Treating of the Established Church of England, a writer in a London Hebdomadal observes: "The Church is one, or she is not at all; the Church has doctrines, or she has not. If she be not one but many, then she is a pretence; if she have not one homogenous doctrine or set of doctrines mutually dependent on each other, but several incompatible doctrines, then she is an imposture. National health demands that she should be honest and consistent above all things, for she is still perplexed queen of millions of consciences, and her example is fatal to national policy; for, if the spiritual guides err, why may not the flock follow? She is a State establishment, not in unison with the State authority; for, are there not Catholics, Nonconformists, Unitarians, and what not, in the Supreme Legislative Assembly of the realm? It is not fitting that the mixed secular assembly should take thought for the Church. She ought to have a court of her own. Her wide-spread, rankling discords are known, from the meanest hamlet up to the mighty metropolis. Why does she not set herself straight with the nation, or perish in the attempt? Why does she permit the charge to go unanswered, that her strongest bond is property? Perhaps she cannot answer it; perhaps she finds the State connection convenient, inasmuch as it secures the property; if it were not so, would she not sever her connection tomorrow? It is for the Church to show that this reproach is unjustly levelled at her, by asserting her independence; it is for the Church to show she is independent, by obtaining unity at all costs. If she cannot do this, still it remains our duty to urge it upon her; and if she fail to do it, still we are bound to insist upon her endurance of the consequences. And it is because there is a party in the Church anxious to assert her independence, thus making the bond something more than property, and willing to take the consequences, that we have supported that party. And on the same principle we give, and shall give, our support to whatever party may endeavour to infuse honesty into our national life, to promote out-speaking, and to make practice accord with profession."

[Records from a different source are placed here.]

From an optimization exercise on the open Yosys and OpenROAD flow, aimed at small area and a short achievable clock period; shortcuts taken in it are not production practice. The RTL was checked by simulation tests, not by an equivalence proof against the original design. Power figures rest on the tool's default switching activity, not on a simulated workload.

## job 101
Design stack_cpu, start of the top module:
module stack_cpu (
	input logic clk,
	input logic reset,
	input logic run,
	input logic load_valid,
	input logic [stack_cpu_pkg::IMEM_AW-1:0] load_addr,
	input stack_cpu_pkg::word_t load_data,
	output logic load_ready,
	output stack_cpu_pkg::word_t pc,
	output stack_cpu_pkg::word_t instr,
	output logic wb_valid,
	output stack_cpu_pkg::reg_idx_t wb_reg,
	output stack_cpu_pkg::word_t wb_data,
	output logic mem_write,
	output stack_cpu_pkg::word_t mem_addr,
	output stack_cpu_pkg::word_t mem_data
);
For scale: about 20000 cells after synthesis, roughly 110 I/O pins, roughly 340000 um2 of cells after synthesis.
==> flow/config.mk <==
export PLATFORM = sky130hd
export DESIGN_NAME = stack_cpu
export DESIGN_NICKNAME = stack_cpu
export VERILOG_FILES = /design/flow/design.v
export SDC_FILE = /design/flow/constraint.sdc
export NUM_CORES = 4
export LEC_CHECK = 0
export CAP_MARGIN = 20
export CORE_MARGIN = 2
export CORE_UTILIZATION = 50
export CTS_CLUSTER_DIAMETER = 60
export CTS_CLUSTER_SIZE = 30
export PLACE_DENSITY = 0.6
export SLEW_MARGIN = 20
export SYNTH_HIERARCHICAL = 1
export SYNTH_MINIMUM_KEEP_SIZE = 0
==> flow/constraint.sdc <==
create_clock -name core_clock -period 15.0 [get_ports {clk}]
set_input_delay 3.0000 -clock core_clock [delete_from_list [all_inputs] [get_ports {clk}]]
set_output_delay 3.0000 -clock core_clock [all_outputs]
set_load 0.01 [all_outputs]
standard.sh (not shown) runs the stock make flow with config.mk's settings and CLKGATE_MAP_FILE= SYNTH_SCRIPT=/design/flow/synth_recipe.tcl, a recipe that flattens the netlist after the stock synthesis.
==> flow/flow/run.sh <==
#!/bin/bash
# The standard layout, with timing repair aimed below the clock period so the
# achieved period keeps shrinking past the point where the standard margin stops.
set -euo pipefail
bash standard.sh SETUP_SLACK_MARGIN=8.5 finish > make_finish.log 2>&1
Changes in job 102 relative to job 101:
--- a/flow/design.v
+++ b/flow/design.v
@@ -64,57 +64,22 @@
 	input logic [15:0] a,
 	output logic [15:0] s
 );
 	assign s = a + 16'd2;
 endmodule
 module dec2_16 (
 	input logic [15:0] a,
 	output logic [15:0] s
 );
 	assign s = a - 16'd2;
 endmodule
-module alu_add_wb (
-	input logic [15:0] a,
-	input logic [15:0] b,
-	input logic cin,
-	input logic use_sum,
-	input logic [15:0] other,
-	output logic [15:0] s,
-	output logic [15:0] c,
-	output logic [15:0] wb
-);
-	logic [15:0] p0;
-	logic [15:0] g;
-	logic [15:0] p;
-	always_comb
-	begin
-		p0 = a ^ b;
-		g = a & b;
-		g[0] = g[0] | (p0[0] & cin);
-		p = p0;
-		for (int l = 0; l < 4; l++)
-		begin
-			for (int i = 15; i >= 1; i--)
-			begin
-				if (i >= (1 << l))
-				begin
-					g[i] = g[i] | (p[i] & g[i - (1 << l)]);
-					p[i] = p[i] & p[i - (1 << l)];
-				end
-			end
-		end
-		c = g;
-		s = p0 ^ {g[14:0], cin};
-		wb = use_sum ? s : other;
-	end
-endmodule
 module stack_cpu (
 	input logic clk,
 	input logic reset,
 	input logic run,
 	input logic load_valid,
 	input logic [stack_cpu_pkg::IMEM_AW-1:0] load_addr,
 	input stack_cpu_pkg::word_t load_data,
 	output logic load_ready,
 	output stack_cpu_pkg::word_t pc,
 	output stack_cpu_pkg::word_t instr,
 	output logic wb_valid,
@@ -199,28 +164,23 @@
 		else
 			pc_run0 = 16'd2;
 		pc_run = rst_q ? pc_run0 : pc_run_i;
 	end
 	stack_cpu_pkg::word_t sum_i;
 	stack_cpu_pkg::word_t sum_c;
 	stack_cpu_pkg::word_t neg0;
 	stack_cpu_pkg::word_t res_i;
 	stack_cpu_pkg::word_t res0;
 	stack_cpu_pkg::word_t alu_result;
 	logic alu_c, alu_v;
-	logic use_sum;
-	stack_cpu_pkg::word_t wb_other;
-	stack_cpu_pkg::word_t wb_sum;
-	assign use_sum = ~rst_q & (ir[15:12] == stack_cpu_pkg::OP_ALU) & ~ir[11];
-	alu_add_wb u_sum (.a(opa), .b(opb), .cin(neg_q), .use_sum(use_sum), .other(wb_other),
-		.s(sum_i), .c(sum_c), .wb(wb_sum));
+	pfx_add16 u_sum (.a(opa), .b(opb), .cin(neg_q), .s(sum_i), .c(sum_c));
 	assign neg0 = (~tos0) + 16'd1;
 	always_comb
 	begin
 		case (ir[11:10])
 			stack_cpu_pkg::ALU_ADD: res_i = sum_i;
 			stack_cpu_pkg::ALU_NEG: res_i = sum_i;
 			stack_cpu_pkg::ALU_OR:  res_i = opa | opb;
 			default:                res_i = ~opb;
 		endcase
 		case (ins0[11:10])
 			stack_cpu_pkg::ALU_NEG: res0 = neg0;
@@ -242,31 +202,26 @@
 	end
 	stack_cpu_pkg::word_t sp_dec;
 	stack_cpu_pkg::word_t sp_inc;
 	dec2_16 u_sp_dec (.a(sp), .s(sp_dec));
 	inc2_16 u_sp_inc (.a(sp), .s(sp_inc));
 	assign load_ready = ~run;
 	assign wb_valid = run & (is_pop | is_alu);
 	assign wb_reg = rd;
 	always_comb
 	begin
 		if (rst_q)
-			wb_other = (ins0[15:12] == stack_cpu_pkg::OP_ALU) ? res0 : tos0;
-		else if (ir[15:12] != stack_cpu_pkg::OP_ALU)
-			wb_other = opb;
-		else if (ir[10])
-			wb_other = ~opb;
+			wb_data = (ins0[15:12] == stack_cpu_pkg::OP_ALU) ? res0 : tos0;
 		else
-			wb_other = opa | opb;
+			wb_data = (ir[15:12] == stack_cpu_pkg::OP_ALU) ? res_i : opb;
 	end
-	assign wb_data = wb_sum;
 	assign mem_write = run & (is_push | is_call);
 	assign mem_addr = sp_dec;
 	assign mem_data = is_call ? pc_plus : opa;
 	stack_cpu_pkg::word_t imem_rd;
 	stack_cpu_pkg::word_t nos;
 	assign imem_rd = imem[pc_run[stack_cpu_pkg::IMEM_AW:1]];
 	assign nos = dmem[sp_inc[stack_cpu_pkg::DMEM_AW:1]];
 	stack_cpu_pkg::word_t ir_next;
 	logic [2:0] rd_next;
 	always_ff @(posedge clk or posedge reset)
 	begin
Results
Summary: with job 101 as the reference, average routed wire per standard cell in job 102 moved down slightly. From job 101 to job 102 the numbers moved as follows: global-route usage -0.47 points; multi-input combinational gate total picked up an extra 173. Critical path depth, job 102 and job 101: higher on job 102. In job 102 the synthesized instance count turned out about 0.55% higher than in job 101. When job 102 is measured against job 101, its worst voltage drop across the vdd grid turns out 43% lower. Setup slack in job 102 is smaller than in job 101. In job 102 relative to job 101, number of instances in the placed design had gone up slightly. Compare job 102 and job 101 | clock latency on the worst-skew pair lower: job 101. [compare] base=job 101 new=job 102: post-route total power now sits lower, maximum net fanout on the critical path went down 3, final critical path time including I/O delays and setup increased by 0.38 ns relative to the old numbers.

==> port drivers added, routing unchanged <==
No port has a modelled driver above. Below, the same layouts with a new extraction and two added sets of constraints.
Step 1 sets driving cells, clkbuf_16 on the clock port and buf_2 on the other inputs (assumed; they add their load-dependent delay and slew).
Step 2 also shifts input and output timing later by t, the mid clock arrival at the registers, as if the neighbouring blocks saw the same clock.
Three values: ideal ports, drivers, drivers and shift; two values: the first two.
| run | t, ns | setup WS [ns] | hold WS [ns] | slew at the worst register clock pin (ns) | cell pins on the clock port's net |
|---|---|---|---|---|---|
| job 101 | 1.276 | 8.208 / 8.064 / 7.375 | 0.510 / 0.510 / 0.510 | 0.11 / 0.11 | 1 |
| job 102 | 1.275 | 7.823 / 7.690 / 7.122 | 0.515 / 0.515 / 0.515 | 0.11 / 0.11 | 1 |
After both steps every run listed still meets setup and hold. For job 101, which loses most, drivers alone change the setup slack by -0.144 ns; drivers and shift together by -0.833 ns.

The Established Church is not one, but "a fascicle of sects," and therefore "many," holding heterogeneous and incompatible doctrines. There are within the pale the Puseyite sect, the High Church sect, the Low Church sect, a Calvinistic creed, a Popish liturgy, and an Arminian clergy. These constitute an incompatible plurality, and therefore an ecclesiastical imposture that could not hold together for a day but for that love which endures all things for the sake of the loaves and fishes. None but the blind, having no share in these, could mistake such a system for the Church of Christ. The origin of the Church of England, the Satanic spirit by which she is energised, and its adulterous association with the State, whose orders are of the Hierarchies of Sin, all show that it is a harlot-daughter of the Roman Church. The Ecclesiastical Constitution of "Christendom" is well expressed in the scriptural phrase, "Babylon the Great, the Mother of Harlots, and of All the Abominations of the Earth." All point to Rome as "the Mother Church." Admitted. But, if she be the Mother, where are her Daughters? History tells the truth, and by its impartial records shows that by birth and character, the English and its sister Protestant churches, and their sectarian offshoots, are the harlot progeny of Rome. These are styles "Women," in Revelation 14: 4; and those who abstain from them, "Virgins undefiled" by them. Members of sectarian churches inhabit houses of ill-fame. They are apocalyptically "defiled with women;" so that, unless they separate themselves, and "wash in the name of the Lord Jesus," they can have no part with the 144,000 "who follow the Lamb whithersoever he goes."